**What you have to do**
Taking the entries below from the top, restate each line exactly and end with the line containing "floorplanning,die_w,129,um".

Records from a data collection
☆ ☆ ☆ ☆

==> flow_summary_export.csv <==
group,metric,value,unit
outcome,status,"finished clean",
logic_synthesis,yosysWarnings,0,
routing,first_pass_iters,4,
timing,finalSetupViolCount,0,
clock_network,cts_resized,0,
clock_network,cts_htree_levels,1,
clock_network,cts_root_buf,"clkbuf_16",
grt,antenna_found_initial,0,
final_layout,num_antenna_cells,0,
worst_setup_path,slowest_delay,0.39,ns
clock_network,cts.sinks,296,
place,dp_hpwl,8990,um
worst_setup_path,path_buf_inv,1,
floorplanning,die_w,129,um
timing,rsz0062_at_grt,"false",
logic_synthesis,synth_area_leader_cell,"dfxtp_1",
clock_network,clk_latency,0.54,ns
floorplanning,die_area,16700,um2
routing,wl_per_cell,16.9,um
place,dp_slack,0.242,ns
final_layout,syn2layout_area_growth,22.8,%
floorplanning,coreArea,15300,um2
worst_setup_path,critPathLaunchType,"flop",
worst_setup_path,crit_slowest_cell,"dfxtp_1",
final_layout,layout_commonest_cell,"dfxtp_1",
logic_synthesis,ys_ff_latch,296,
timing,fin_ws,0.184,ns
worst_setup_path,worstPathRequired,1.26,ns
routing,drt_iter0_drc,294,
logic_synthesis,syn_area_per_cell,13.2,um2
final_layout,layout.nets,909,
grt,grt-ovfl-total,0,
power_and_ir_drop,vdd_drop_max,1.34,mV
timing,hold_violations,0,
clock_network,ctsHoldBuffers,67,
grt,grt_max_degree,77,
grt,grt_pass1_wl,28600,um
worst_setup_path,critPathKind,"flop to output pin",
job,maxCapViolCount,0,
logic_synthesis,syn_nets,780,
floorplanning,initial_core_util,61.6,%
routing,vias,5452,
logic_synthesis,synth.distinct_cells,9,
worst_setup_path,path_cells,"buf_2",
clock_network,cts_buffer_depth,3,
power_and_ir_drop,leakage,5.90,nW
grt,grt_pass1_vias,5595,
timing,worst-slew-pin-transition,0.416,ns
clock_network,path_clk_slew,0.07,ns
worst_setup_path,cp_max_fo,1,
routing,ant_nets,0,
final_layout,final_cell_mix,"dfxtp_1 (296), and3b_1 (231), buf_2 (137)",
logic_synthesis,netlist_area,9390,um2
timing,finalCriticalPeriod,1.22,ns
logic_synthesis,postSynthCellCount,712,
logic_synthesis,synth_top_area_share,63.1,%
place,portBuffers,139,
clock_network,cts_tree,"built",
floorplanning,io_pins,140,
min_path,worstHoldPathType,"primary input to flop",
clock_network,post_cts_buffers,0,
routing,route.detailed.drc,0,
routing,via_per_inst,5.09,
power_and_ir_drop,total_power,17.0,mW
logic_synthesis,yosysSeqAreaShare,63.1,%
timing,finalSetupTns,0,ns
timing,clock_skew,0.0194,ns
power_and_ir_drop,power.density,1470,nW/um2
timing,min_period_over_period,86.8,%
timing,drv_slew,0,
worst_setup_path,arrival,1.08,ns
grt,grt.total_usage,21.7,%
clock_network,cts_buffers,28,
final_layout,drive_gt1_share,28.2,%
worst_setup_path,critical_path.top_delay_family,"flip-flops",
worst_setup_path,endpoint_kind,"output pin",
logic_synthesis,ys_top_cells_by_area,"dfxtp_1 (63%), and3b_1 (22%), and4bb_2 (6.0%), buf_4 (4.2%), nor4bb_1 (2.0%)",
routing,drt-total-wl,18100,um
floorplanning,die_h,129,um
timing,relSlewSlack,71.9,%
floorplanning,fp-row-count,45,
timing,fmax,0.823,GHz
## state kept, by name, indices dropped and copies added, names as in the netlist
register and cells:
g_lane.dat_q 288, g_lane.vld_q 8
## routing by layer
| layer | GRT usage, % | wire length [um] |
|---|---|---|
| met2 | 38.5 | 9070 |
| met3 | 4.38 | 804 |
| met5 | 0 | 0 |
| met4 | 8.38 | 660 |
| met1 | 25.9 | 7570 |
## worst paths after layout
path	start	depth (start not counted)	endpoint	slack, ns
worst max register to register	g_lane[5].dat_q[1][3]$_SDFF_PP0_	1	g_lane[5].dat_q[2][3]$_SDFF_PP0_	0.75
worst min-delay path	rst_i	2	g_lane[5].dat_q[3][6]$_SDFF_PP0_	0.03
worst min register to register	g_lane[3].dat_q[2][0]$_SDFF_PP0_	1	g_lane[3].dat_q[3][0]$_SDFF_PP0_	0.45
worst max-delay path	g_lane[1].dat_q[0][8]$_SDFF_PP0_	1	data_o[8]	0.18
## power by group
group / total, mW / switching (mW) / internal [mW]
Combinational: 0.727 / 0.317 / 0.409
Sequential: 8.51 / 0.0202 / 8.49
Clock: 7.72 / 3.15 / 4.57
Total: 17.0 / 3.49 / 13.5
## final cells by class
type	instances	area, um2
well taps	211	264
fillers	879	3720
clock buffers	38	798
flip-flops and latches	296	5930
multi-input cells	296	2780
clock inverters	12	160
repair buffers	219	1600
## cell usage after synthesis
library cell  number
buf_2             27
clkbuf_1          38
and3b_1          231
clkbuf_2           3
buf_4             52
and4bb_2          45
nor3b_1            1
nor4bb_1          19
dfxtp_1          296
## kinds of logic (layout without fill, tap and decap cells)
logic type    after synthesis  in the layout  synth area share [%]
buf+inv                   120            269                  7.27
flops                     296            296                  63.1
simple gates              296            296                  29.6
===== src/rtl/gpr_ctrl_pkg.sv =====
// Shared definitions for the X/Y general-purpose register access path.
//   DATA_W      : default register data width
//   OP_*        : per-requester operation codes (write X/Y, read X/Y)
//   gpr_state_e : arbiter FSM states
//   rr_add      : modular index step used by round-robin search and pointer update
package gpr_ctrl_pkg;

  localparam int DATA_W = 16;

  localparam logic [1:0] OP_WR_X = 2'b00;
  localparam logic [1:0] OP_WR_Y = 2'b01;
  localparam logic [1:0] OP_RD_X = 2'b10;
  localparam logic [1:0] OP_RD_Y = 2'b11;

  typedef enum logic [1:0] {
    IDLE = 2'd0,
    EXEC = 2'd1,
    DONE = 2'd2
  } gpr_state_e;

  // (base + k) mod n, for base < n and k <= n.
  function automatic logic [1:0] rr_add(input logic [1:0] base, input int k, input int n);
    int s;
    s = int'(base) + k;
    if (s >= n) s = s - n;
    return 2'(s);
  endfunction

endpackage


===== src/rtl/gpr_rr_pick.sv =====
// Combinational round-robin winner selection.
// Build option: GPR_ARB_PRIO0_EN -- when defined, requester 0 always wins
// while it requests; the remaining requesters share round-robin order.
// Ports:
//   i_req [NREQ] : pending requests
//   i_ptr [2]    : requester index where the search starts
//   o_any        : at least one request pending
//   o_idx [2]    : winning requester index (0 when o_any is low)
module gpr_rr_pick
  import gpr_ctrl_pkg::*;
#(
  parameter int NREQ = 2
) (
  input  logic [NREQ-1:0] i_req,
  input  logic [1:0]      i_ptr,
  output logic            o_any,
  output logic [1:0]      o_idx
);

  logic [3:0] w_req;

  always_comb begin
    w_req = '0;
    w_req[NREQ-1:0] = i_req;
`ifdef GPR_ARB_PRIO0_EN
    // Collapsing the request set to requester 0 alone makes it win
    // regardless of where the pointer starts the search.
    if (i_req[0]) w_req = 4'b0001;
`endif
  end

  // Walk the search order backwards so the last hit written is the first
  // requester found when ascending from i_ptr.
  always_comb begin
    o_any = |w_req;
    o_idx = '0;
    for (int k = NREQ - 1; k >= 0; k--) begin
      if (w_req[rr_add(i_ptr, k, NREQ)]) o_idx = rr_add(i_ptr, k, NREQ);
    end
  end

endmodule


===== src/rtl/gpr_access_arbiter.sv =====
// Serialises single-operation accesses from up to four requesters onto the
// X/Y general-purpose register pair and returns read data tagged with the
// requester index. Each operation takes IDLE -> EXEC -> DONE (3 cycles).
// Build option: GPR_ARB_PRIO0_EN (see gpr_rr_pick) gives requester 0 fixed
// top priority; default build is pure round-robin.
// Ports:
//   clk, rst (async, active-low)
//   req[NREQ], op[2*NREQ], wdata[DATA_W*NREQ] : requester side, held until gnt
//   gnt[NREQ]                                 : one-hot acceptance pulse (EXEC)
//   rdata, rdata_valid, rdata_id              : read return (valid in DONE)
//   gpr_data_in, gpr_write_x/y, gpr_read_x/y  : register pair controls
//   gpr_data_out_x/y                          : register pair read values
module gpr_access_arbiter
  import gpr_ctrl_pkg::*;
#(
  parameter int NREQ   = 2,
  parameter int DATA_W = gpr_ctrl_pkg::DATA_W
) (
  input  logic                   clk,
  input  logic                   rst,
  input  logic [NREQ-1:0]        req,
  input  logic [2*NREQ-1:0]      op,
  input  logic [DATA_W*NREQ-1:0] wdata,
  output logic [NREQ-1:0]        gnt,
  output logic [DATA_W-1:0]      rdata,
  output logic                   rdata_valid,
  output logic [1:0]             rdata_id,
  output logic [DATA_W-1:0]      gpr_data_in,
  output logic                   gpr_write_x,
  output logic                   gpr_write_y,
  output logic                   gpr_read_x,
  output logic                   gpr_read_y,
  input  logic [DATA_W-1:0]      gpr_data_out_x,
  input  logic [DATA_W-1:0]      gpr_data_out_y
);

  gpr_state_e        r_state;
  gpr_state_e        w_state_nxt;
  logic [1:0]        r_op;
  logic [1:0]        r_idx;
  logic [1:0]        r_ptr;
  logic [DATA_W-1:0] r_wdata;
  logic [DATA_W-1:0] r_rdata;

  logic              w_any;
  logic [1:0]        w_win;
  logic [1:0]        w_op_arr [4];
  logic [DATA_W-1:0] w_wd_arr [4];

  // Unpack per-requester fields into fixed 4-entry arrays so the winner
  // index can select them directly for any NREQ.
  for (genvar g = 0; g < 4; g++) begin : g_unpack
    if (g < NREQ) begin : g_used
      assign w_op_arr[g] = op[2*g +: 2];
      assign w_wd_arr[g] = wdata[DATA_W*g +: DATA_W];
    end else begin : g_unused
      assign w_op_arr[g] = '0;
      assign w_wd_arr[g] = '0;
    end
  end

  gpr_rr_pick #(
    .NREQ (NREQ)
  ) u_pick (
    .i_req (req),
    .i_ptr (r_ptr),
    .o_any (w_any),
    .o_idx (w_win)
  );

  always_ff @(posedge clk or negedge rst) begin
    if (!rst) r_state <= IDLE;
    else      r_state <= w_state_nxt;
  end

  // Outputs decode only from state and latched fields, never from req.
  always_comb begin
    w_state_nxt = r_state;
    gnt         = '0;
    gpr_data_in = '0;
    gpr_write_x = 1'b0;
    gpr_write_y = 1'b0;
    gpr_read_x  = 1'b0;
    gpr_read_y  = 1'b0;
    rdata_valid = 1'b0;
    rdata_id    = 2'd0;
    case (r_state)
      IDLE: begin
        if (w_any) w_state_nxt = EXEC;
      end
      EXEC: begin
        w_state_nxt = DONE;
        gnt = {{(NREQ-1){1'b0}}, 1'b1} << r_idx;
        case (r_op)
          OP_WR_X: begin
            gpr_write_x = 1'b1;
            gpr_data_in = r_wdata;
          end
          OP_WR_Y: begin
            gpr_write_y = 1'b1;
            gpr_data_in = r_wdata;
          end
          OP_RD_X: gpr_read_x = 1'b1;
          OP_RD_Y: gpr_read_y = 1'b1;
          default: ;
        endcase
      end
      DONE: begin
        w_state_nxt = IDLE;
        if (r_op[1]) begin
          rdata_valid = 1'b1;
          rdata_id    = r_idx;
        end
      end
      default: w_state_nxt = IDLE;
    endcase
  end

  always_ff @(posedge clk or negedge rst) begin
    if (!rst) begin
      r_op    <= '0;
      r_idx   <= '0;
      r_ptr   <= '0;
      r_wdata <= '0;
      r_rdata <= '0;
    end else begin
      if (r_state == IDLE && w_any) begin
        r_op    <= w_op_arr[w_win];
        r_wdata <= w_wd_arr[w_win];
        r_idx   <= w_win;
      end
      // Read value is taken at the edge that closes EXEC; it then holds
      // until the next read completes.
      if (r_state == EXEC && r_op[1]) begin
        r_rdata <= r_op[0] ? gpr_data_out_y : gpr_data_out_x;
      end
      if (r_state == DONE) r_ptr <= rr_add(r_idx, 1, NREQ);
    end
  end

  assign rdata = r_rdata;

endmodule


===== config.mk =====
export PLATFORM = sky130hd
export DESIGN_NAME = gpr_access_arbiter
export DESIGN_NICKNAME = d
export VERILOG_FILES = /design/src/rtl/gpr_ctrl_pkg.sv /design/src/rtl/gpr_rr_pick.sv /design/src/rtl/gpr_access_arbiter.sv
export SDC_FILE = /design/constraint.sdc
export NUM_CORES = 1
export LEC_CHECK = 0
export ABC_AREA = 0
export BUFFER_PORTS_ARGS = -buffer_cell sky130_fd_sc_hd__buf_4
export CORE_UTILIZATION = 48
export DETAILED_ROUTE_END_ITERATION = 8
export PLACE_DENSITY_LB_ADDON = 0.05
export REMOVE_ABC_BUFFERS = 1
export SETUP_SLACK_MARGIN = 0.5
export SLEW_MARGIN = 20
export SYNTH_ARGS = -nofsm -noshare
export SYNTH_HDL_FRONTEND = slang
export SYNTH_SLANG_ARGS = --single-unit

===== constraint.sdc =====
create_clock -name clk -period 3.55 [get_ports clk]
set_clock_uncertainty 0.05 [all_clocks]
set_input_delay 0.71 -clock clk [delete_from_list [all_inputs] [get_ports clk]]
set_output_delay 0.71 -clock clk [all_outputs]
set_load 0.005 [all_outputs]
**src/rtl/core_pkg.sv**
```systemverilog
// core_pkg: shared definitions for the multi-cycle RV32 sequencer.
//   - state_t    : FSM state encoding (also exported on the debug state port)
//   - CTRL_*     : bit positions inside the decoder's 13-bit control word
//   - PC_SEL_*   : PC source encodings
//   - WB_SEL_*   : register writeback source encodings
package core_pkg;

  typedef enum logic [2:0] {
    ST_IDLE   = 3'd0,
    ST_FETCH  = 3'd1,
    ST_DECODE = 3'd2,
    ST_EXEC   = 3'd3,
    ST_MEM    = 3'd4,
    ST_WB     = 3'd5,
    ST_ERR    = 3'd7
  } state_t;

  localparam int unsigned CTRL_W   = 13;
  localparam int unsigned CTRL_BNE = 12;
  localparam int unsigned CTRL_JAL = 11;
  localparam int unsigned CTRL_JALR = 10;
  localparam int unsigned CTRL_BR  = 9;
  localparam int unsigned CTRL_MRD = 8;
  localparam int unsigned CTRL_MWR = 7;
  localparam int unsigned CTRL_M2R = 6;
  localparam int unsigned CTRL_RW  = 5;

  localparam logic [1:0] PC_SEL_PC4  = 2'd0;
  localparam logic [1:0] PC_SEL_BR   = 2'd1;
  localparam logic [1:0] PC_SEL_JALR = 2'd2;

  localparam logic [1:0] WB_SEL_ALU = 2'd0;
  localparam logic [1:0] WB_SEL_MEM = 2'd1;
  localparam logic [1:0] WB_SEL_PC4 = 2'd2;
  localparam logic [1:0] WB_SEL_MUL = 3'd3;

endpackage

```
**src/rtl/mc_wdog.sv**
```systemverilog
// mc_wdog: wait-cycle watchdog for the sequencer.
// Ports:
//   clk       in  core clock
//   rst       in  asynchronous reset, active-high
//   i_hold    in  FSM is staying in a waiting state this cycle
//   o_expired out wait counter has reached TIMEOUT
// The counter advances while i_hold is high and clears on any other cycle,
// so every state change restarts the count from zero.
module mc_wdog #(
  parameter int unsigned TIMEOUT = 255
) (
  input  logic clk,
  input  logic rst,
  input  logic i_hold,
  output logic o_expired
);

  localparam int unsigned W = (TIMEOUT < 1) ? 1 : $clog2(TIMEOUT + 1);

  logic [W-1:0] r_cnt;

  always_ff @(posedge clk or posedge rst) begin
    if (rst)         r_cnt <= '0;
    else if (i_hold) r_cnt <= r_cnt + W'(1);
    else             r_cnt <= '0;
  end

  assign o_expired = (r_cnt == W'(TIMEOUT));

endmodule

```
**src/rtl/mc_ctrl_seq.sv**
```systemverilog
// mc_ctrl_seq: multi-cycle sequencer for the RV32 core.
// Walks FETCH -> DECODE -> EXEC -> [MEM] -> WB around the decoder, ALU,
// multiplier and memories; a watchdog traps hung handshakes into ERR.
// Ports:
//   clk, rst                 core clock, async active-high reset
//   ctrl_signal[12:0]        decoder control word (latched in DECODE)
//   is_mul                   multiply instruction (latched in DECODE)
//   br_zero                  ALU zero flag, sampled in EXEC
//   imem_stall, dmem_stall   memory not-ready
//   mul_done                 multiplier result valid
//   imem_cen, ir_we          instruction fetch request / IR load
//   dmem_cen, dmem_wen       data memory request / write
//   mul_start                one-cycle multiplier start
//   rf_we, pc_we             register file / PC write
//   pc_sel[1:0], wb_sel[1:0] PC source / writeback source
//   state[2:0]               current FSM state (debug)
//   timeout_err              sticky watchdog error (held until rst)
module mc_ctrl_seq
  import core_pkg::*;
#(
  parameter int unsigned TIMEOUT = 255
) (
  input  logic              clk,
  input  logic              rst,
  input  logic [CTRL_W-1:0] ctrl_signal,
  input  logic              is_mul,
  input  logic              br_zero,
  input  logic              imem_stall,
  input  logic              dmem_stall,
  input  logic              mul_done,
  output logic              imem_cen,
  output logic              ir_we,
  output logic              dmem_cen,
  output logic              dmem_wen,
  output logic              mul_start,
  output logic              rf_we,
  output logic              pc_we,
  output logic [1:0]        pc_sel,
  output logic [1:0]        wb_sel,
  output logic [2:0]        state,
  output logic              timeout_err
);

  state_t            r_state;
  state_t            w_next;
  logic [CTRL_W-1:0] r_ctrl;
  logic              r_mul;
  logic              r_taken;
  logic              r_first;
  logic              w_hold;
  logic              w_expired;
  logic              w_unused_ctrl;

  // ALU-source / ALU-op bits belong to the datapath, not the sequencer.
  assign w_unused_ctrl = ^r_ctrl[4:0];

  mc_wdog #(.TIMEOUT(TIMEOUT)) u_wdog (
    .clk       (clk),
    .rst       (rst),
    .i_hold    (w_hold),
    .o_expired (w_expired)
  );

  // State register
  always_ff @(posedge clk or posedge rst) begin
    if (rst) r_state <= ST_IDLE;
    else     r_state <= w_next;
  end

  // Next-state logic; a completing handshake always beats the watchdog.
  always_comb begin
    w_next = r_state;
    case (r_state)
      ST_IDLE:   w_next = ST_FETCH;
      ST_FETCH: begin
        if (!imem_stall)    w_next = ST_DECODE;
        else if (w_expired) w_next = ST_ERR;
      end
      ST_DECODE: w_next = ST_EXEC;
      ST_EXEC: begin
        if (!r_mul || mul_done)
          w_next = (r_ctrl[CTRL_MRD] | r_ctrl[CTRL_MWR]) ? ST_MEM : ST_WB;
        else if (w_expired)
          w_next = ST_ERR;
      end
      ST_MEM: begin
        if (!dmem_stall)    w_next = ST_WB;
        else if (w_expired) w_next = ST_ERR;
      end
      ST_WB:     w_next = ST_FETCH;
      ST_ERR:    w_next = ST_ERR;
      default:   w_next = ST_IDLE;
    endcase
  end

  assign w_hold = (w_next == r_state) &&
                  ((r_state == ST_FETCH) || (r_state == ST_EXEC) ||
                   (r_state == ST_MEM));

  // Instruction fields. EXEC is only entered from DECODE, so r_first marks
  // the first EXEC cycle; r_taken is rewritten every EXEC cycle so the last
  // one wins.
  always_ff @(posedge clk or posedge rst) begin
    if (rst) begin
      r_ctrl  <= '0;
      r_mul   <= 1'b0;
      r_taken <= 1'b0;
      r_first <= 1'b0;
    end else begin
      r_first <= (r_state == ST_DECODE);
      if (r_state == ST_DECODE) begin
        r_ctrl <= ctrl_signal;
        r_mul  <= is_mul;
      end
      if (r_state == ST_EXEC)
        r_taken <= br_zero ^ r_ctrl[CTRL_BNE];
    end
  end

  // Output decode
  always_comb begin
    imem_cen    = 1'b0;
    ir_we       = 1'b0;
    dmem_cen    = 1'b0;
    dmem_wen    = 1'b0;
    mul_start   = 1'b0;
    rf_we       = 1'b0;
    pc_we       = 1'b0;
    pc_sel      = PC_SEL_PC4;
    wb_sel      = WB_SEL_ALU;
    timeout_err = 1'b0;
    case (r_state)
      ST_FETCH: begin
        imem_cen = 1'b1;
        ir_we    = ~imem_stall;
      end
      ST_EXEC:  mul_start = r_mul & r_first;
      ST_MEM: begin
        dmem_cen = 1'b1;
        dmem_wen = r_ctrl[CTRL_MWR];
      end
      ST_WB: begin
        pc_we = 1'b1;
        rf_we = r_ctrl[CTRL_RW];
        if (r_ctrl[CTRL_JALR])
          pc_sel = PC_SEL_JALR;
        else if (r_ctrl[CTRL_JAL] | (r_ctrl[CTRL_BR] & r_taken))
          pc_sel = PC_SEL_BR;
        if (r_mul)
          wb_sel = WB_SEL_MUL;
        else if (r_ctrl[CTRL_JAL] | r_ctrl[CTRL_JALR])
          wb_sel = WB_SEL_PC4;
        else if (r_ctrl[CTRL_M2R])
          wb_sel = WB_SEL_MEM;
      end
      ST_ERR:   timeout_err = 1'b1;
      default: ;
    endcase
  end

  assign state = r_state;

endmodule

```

☆ ☆ ☆ ☆

**Written answer**
==> flow_summary_export.csv <==
group,metric,value,unit
outcome,status,"finished clean",
logic_synthesis,yosysWarnings,0,
routing,first_pass_iters,4,
timing,finalSetupViolCount,0,
clock_network,cts_resized,0,
clock_network,cts_htree_levels,1,
clock_network,cts_root_buf,"clkbuf_16",
grt,antenna_found_initial,0,
final_layout,num_antenna_cells,0,
worst_setup_path,slowest_delay,0.39,ns
clock_network,cts.sinks,296,
place,dp_hpwl,8990,um
worst_setup_path,path_buf_inv,1,
floorplanning,die_w,129,um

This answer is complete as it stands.